## src/rtl/ps2_defs.sv

```systemverilog
// Shared scan-code, ASCII and FSM definitions for the PS/2 Set-2 decoder.
package ps2_defs;

  // Prefix bytes
  localparam logic [7:0] SC_BREAK  = 8'hF0;
  localparam logic [7:0] SC_EXT    = 8'hE0;

  // Modifier / special make codes
  localparam logic [7:0] SC_LSHIFT = 8'h12;
  localparam logic [7:0] SC_RSHIFT = 8'h59;
  localparam logic [7:0] SC_CAPS   = 8'h58;
  localparam logic [7:0] SC_ENTER  = 8'h5A;

  // ASCII constants
  localparam logic [7:0] ASCII_NUL   = 8'h00;
  localparam logic [7:0] ASCII_BS    = 8'h08;
  localparam logic [7:0] ASCII_SPACE = 8'h20;

  // Prefix tracking: IDLE, F0 seen, E0 seen, E0 F0 seen
  typedef enum logic [1:0] {
    ST_IDLE    = 2'd0,
    ST_BRK     = 2'd1,
    ST_EXT     = 2'd2,
    ST_EXT_BRK = 2'd3
  } state_t;

endpackage

```

## src/rtl/ps2_keymap.sv

```systemverilog
// Combinational Set-2 make-code to ASCII map; 0x00 means "not a character".
module ps2_keymap
  import ps2_defs::*;
#(
  parameter logic [7:0] ENTER_CHAR = 8'h0a
) (
  input  logic [7:0] scancode,
  input  logic       shift,
  input  logic       caps,
  output logic [7:0] ascii
);

  logic [7:0] letter;
  logic       upper;

  assign upper = shift ^ caps;

  // Letters resolved to lowercase first so the case flip is a single subtract
  always_comb begin
    letter = ASCII_NUL;
    case (scancode)
      8'h1C: letter = 8'h61; 8'h32: letter = 8'h62; 8'h21: letter = 8'h63;
      8'h23: letter = 8'h64; 8'h24: letter = 8'h65; 8'h2B: letter = 8'h66;
      8'h34: letter = 8'h67; 8'h33: letter = 8'h68; 8'h43: letter = 8'h69;
      8'h3B: letter = 8'h6A; 8'h42: letter = 8'h6B; 8'h4B: letter = 8'h6C;
      8'h3A: letter = 8'h6D; 8'h31: letter = 8'h6E; 8'h44: letter = 8'h6F;
      8'h4D: letter = 8'h70; 8'h15: letter = 8'h71; 8'h2D: letter = 8'h72;
      8'h1B: letter = 8'h73; 8'h2C: letter = 8'h74; 8'h3C: letter = 8'h75;
      8'h2A: letter = 8'h76; 8'h1D: letter = 8'h77; 8'h22: letter = 8'h78;
      8'h35: letter = 8'h79; 8'h1A: letter = 8'h7A;
      default: letter = ASCII_NUL;
    endcase
  end

  // Non-letter keys; digits and punctuation follow shift only, never caps
  always_comb begin
    ascii = ASCII_NUL;
    if (letter != ASCII_NUL) begin
      ascii = upper ? (letter - 8'h20) : letter;
    end else begin
      case (scancode)
        8'h16: ascii = shift ? 8'h21 : 8'h31;
        8'h1E: ascii = shift ? 8'h40 : 8'h32;
        8'h26: ascii = shift ? 8'h23 : 8'h33;
        8'h25: ascii = shift ? 8'h24 : 8'h34;
        8'h2E: ascii = shift ? 8'h25 : 8'h35;
        8'h36: ascii = shift ? 8'h5E : 8'h36;
        8'h3D: ascii = shift ? 8'h26 : 8'h37;
        8'h3E: ascii = shift ? 8'h2A : 8'h38;
        8'h46: ascii = shift ? 8'h28 : 8'h39;
        8'h45: ascii = shift ? 8'h29 : 8'h30;
        8'h29: ascii = ASCII_SPACE;
        SC_ENTER: ascii = ENTER_CHAR;
        8'h66: ascii = ASCII_BS;
        8'h4E: ascii = shift ? 8'h5F : 8'h2D;
        8'h49: ascii = shift ? 8'h3E : 8'h2E;
        8'h41: ascii = shift ? 8'h3C : 8'h2C;
        default: ascii = ASCII_NUL;
      endcase
    end
  end

endmodule

```

## src/rtl/ps2_scancode_decoder.sv

```systemverilog
// PS/2 Set-2 byte stream to ASCII: prefix FSM, Shift/Caps tracking, one-cycle strobe.
module ps2_scancode_decoder
  import ps2_defs::*;
#(
  parameter logic [7:0] ENTER_CHAR = 8'h0a,
  parameter bit         CAPS_EN    = 1'b1
) (
  input  logic       clock,
  input  logic       reset,
  input  logic [7:0] ps2_key_data,
  input  logic       ps2_key_pressed,
  output logic [7:0] ascii_char,
  output logic       key_pressed,
  output logic       caps_lock
);

  state_t     state, state_nxt;
  logic       shift_l, shift_r, caps_held;
  logic       shift_l_nxt, shift_r_nxt, caps_held_nxt, caps_lock_nxt;
  logic       emit;
  logic [7:0] emit_char;
  logic [7:0] map_char;

  ps2_keymap #(.ENTER_CHAR(ENTER_CHAR)) u_keymap (
    .scancode (ps2_key_data),
    .shift    (shift_l | shift_r),
    .caps     (caps_lock),
    .ascii    (map_char)
  );

  // Next state, modifier updates and emit decision for the byte this cycle
  always_comb begin
    state_nxt     = state;
    shift_l_nxt   = shift_l;
    shift_r_nxt   = shift_r;
    caps_held_nxt = caps_held;
    caps_lock_nxt = caps_lock;
    emit          = 1'b0;
    emit_char     = map_char;
    if (ps2_key_pressed) begin
      if (ps2_key_data == SC_EXT) begin
        // E0 always (re)starts an extended sequence, even mid-prefix
        state_nxt = ST_EXT;
      end else begin
        case (state)
          ST_IDLE: begin
            if (ps2_key_data == SC_BREAK) begin
              state_nxt = ST_BRK;
            end else begin
              case (ps2_key_data)
                SC_LSHIFT: shift_l_nxt = 1'b1;
                SC_RSHIFT: shift_r_nxt = 1'b1;
                SC_CAPS: begin
                  // Typematic repeats of Caps must not re-toggle
                  if (CAPS_EN && !caps_held) caps_lock_nxt = ~caps_lock;
                  caps_held_nxt = 1'b1;
                end
                default: emit = (map_char != ASCII_NUL);
              endcase
            end
          end
          ST_BRK: begin
            if (ps2_key_data != SC_BREAK) begin
              state_nxt = ST_IDLE;
              case (ps2_key_data)
                SC_LSHIFT: shift_l_nxt   = 1'b0;
                SC_RSHIFT: shift_r_nxt   = 1'b0;
                SC_CAPS:   caps_held_nxt = 1'b0;
                default: ;
              endcase
            end
          end
          ST_EXT: begin
            if (ps2_key_data == SC_BREAK) begin
              state_nxt = ST_EXT_BRK;
            end else begin
              state_nxt = ST_IDLE;
              if (ps2_key_data == SC_ENTER) begin
                emit      = 1'b1;
                emit_char = ENTER_CHAR;
              end
            end
          end
          default: state_nxt = ST_IDLE;
        endcase
      end
    end
  end

  // State, flags and output registers; ascii_char holds between strobes
  always_ff @(posedge clock) begin
    if (reset) begin
      state       <= ST_IDLE;
      shift_l     <= 1'b0;
      shift_r     <= 1'b0;
      caps_held   <= 1'b0;
      caps_lock   <= 1'b0;
      key_pressed <= 1'b0;
      ascii_char  <= ASCII_NUL;
    end else begin
      state       <= state_nxt;
      shift_l     <= shift_l_nxt;
      shift_r     <= shift_r_nxt;
      caps_held   <= caps_held_nxt;
      caps_lock   <= caps_lock_nxt;
      key_pressed <= emit;
      if (emit) ascii_char <= emit_char;
    end
  end

endmodule

```

## config.mk

```make
export PLATFORM = sky130hd
export DESIGN_NAME = ps2_scancode_decoder
export DESIGN_NICKNAME = d
export VERILOG_FILES = /design/src/rtl/ps2_defs.sv /design/src/rtl/ps2_keymap.sv /design/src/rtl/ps2_scancode_decoder.sv
export SDC_FILE = /design/constraint.sdc
export NUM_CORES = 1
export LEC_CHECK = 0
export BUFFER_PORTS_ARGS = -buffer_cell sky130_fd_sc_hd__buf_2
export CELL_PAD_IN_SITES_DETAIL_PLACEMENT = 0
export CELL_PAD_IN_SITES_GLOBAL_PLACEMENT = 1
export CORE_MARGIN = 2
export CORE_UTILIZATION = 38
export CTS_BUF_LIST = sky130_fd_sc_hd__clkbuf_16
export CTS_CLUSTER_DIAMETER = 200
export DETAILED_ROUTE_END_ITERATION = 10
export PLACE_DENSITY_LB_ADDON = 0.05
export SYNTH_ARGS = -nofsm -noshare
export SYNTH_HDL_FRONTEND = slang
export SYNTH_SLANG_ARGS = --single-unit
```

## constraint.sdc

```tcl
create_clock -name clock -period 3.9 [get_ports clock]
set_clock_uncertainty 0.2 [all_clocks]
set_input_delay 0.39 -clock clock [delete_from_list [all_inputs] [get_ports clock]]
set_output_delay 0.39 -clock clock [all_outputs]
set_load 0.01 [all_outputs]
```

==> impl_metrics.py <==
metrics = {
    "status": {
        "status": "complete, no violations",
    },
    "timing": {
        "setup_violations": 0,
        "finalHoldViolCount": 0,
        "fmax_mhz": 286,
        "totalNegativeSetupSlack_ps": 0,
        "min_period_over_period": 0.898,
        "period_needed_ps": 3500,
        "timing.hold.ws_ps": 230,
        "rsz0062_at_grt": "no",
        "worst_slack_ps": 398,
        "slew_headroom": 0.592,
        "worst_pin_slew_ps": 607,
        "maxSlewViolCount": 0,
    },
    "floorplanning": {
        "die_w_um": 77.5,
        "initial_core_util": 0.397,
        "pin_count": 21,
        "die_height_um": 77.5,
        "die_area_mm2": 0.00601,
        "core_mm2": 0.00517,
        "fp-row-count": 26,
    },
    "cells_and_area": {
        "drive_above_1_share": 0.150,
        "utilization": 0.437,
        "seqCellArea_um2": 300,
        "final_cell_mix": "a21oi_1, nand2_1, buf_2, nand3_1, o21ai_0",
        "final_common_cell": "a21oi_1",
        "design_area_mm2": 0.00226,
        "antennaDiodeCount": 0,
        "final-instance-count-excl-fill": 364,
        "multi_input_area_mm2": 0.00157,
        "nets": 315,
        "syn2layout_area_growth_pct": 9.99,
        "fillers": 547,
    },
    "place": {
        "dpl-instance-area_mm2": 0.00218,
        "gp_congestion": 0.918,
        "placed_cells": 360,
        "port_buffers": 20,
        "hpwl_um": 4780,
        "place_ws_ps": 136,
    },
    "global_route": {
        "antenna_found_initial": 0,
        "grt_use_total": 0.209,
        "grt_pass1_vias": 2034,
        "grt_pass1_wl_um": 10300,
        "overflow": 0,
        "grt_max_degree": 30,
    },
    "worst_setup_path": {
        "critPathBufInv": 2,
        "required_ps": 3820,
        "cp_slowest_cell": "a311oi_1",
        "crit_fanout": 10,
        "crit_arrival_ps": 3420,
        "path_class": "input pin to flip-flop",
        "cpPeakStageDelay_ps": 570,
        "cp-start-kind": "input pin",
        "cpLargestDelayFamily": "compound AO/OA/AOI/OAI gates",
        "worstPathCellList": "buf_2, inv_1, ha_1, mux2_4, o2111a_1, a221o_1, nor4_1, a21boi_1, a311oi_1, o221a_1, nor3_2",
        "end_kind": "flip-flop",
    },
    "synth": {
        "synth_nets": 303,
        "ys.flop_type": "dfxtp_1",
        "syn_avg_cell_area_um2": 7.26,
        "syn_area_mm2": 0.00205,
        "postSynthCellCount": 283,
        "async_flop_share": 0,
        "ys_seq_elements": 15,
        "ys_seq_area_frac": 0.146,
        "ys_warn_count": 0,
        "synth_enable_flop_cells": 0,
        "ys_types": 71,
    },
    "cts": {
        "post_cts_buffers": 0,
        "clkTransAtPathRegs_ps": 50,
        "ctsHoldBuffers": 0,
        "tritoncts": "yes",
        "post_cts_resize_count": 0,
        "cts_inserted_buffers": 3,
        "cts_sinks": 15,
        "cts.path.max_buffers": 2,
        "htree_num_levels": 1,
        "cts_root_buffer": "clkbuf_16",
        "clock_latency_ps": 240,
    },
    "pwr": {
        "irDropWorstVdd_uv": 228,
        "p_leak_nw": 0.941,
        "pwr_density_cell_mw_per_mm2": 239,
        "total_power_mw": 0.541,
    },
    "route": {
        "first_pass_iters": 4,
        "wl_per_cell_um": 17.1,
        "routed_wirelength_um": 6210,
        "ant_nets": 0,
        "post-route-drc-count": 0,
        "viasPerCell": 5.95,
        "vias": 2165,
        "drt_iter0_markers": 201,
    },
    "min_path": {
        "hp-class": "input pin to flip-flop",
    },
    "flow_run": {
        "maxCapViolCount": 0,
    },
}
==> flip-flops by register name (all words and copies together), names as in the netlist <==
register / count
caps_lock: 1
shift_r: 1
caps_held: 1
shift_l: 1
key_pressed: 1
ascii_char: 8
state: 2
==> metal layers <==
layer | part of all wire | vias up | routed length (µm) | global-route usage
li1 | - | 1085 | - | -
met1 | 0.49 | 1013 | 3030 | 0.293
met2 | 0.46 | 65 | 2880 | 0.348
met3 | 0.044 | 2 | 272 | 0.0337
met4 | 0.0034 | 0 | 21 | 0.0232
met5 | 0 | - | 0 | 0
==> worst reg2reg max path: cells and delay by family, from the launching register on <==
kind | cells | cell delay, ps
AOI/OAI and AO/OA | 3 | 1030
and+or+nand+nor | 2 | 450
DFF | 1 | 320
adders and majority gates | 1 | 260
xor gates and xnor gates | 1 | 210
==> final timing paths <==
check / startpoint / to / slack, ps / depth (start not counted)
min: ps2_key_pressed / state[0]$_SDFFE_PP0P_ / 230 / 3
max: ps2_key_data[1] / ascii_char[6]$_SDFFE_PP0P_ / 400 / 11
min reg2reg: ascii_char[3]$_SDFFE_PP0P_ / ascii_char[3]$_SDFFE_PP0P_ / 260 / 2
max reg2reg: shift_l$_SDFFE_PP0P_ / ascii_char[6]$_SDFFE_PP0P_ / 1340 / 7
==> where the power goes <==
| group | switching (mW) | leakage, nW | internal, mW |
|---|---|---|---|
| Combinational | 0.116 | 0.778 | 0.0701 |
| Clock | 0.0567 | 0.0423 | 0.135 |
| Sequential | 0.00251 | 0.122 | 0.160 |
| Total | 0.175 | 0.941 | 0.365 |
==> cells in the mapped netlist, types with 5 or more instances <==
| master | number | area share |
|---|---|---|
| inv_1 | 13 | 0.024 |
| nand3_1 | 19 | 0.046 |
| nand2_1 | 21 | 0.038 |
| nand2b_1 | 9 | 0.027 |
| nor2b_1 | 5 | 0.015 |
| o211ai_1 | 5 | 0.018 |
| ha_1 | 9 | 0.055 |
| nor2_1 | 16 | 0.029 |
| dfxtp_1 | 15 | 0.15 |
| a31oi_1 | 5 | 0.015 |
| a21oi_1 | 22 | 0.054 |
| nor3_1 | 5 | 0.012 |
| clkbuf_1 | 10 | 0.018 |
| o21a_1 | 5 | 0.018 |
| mux2i_1 | 10 | 0.049 |
| o221ai_1 | 5 | 0.021 |
| a311oi_1 | 5 | 0.021 |
| o21ai_0 | 17 | 0.041 |
==> final cells by class <==
cell class | instances | share of cell area
Clock buffer | 3 | 0.0332
Sequential cell | 15 | 0.133
Multi-Input combinational cell | 232 | 0.694
Clock inverter | 1 | 0.00166
Tap cell | 70 | 0.0388
Inverter | 13 | 0.0216
Timing Repair Buffer | 30 | 0.0775
==> cell families (layout without fill, tap and decap cells) <==
family          count (synthesis)  after routing  share of synthesized area
simple gates                  111            111                      0.312
fa+ha+maj                       9              9                     0.0548
compound gates                 96             96                      0.320
xor+xnor                        5              5                     0.0213
buf+inv                        36             47                     0.0901
mux                            11             11                     0.0560
flops                          15             15                      0.146
No activity file was read; power rests on OpenSTA's default activity.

=-=-=

### [What the task asks]
Which lines above hold the string "xnor"? Show each of them.

### [Result]
xor gates and xnor gates | 1 | 210
xor+xnor                        5              5                     0.0213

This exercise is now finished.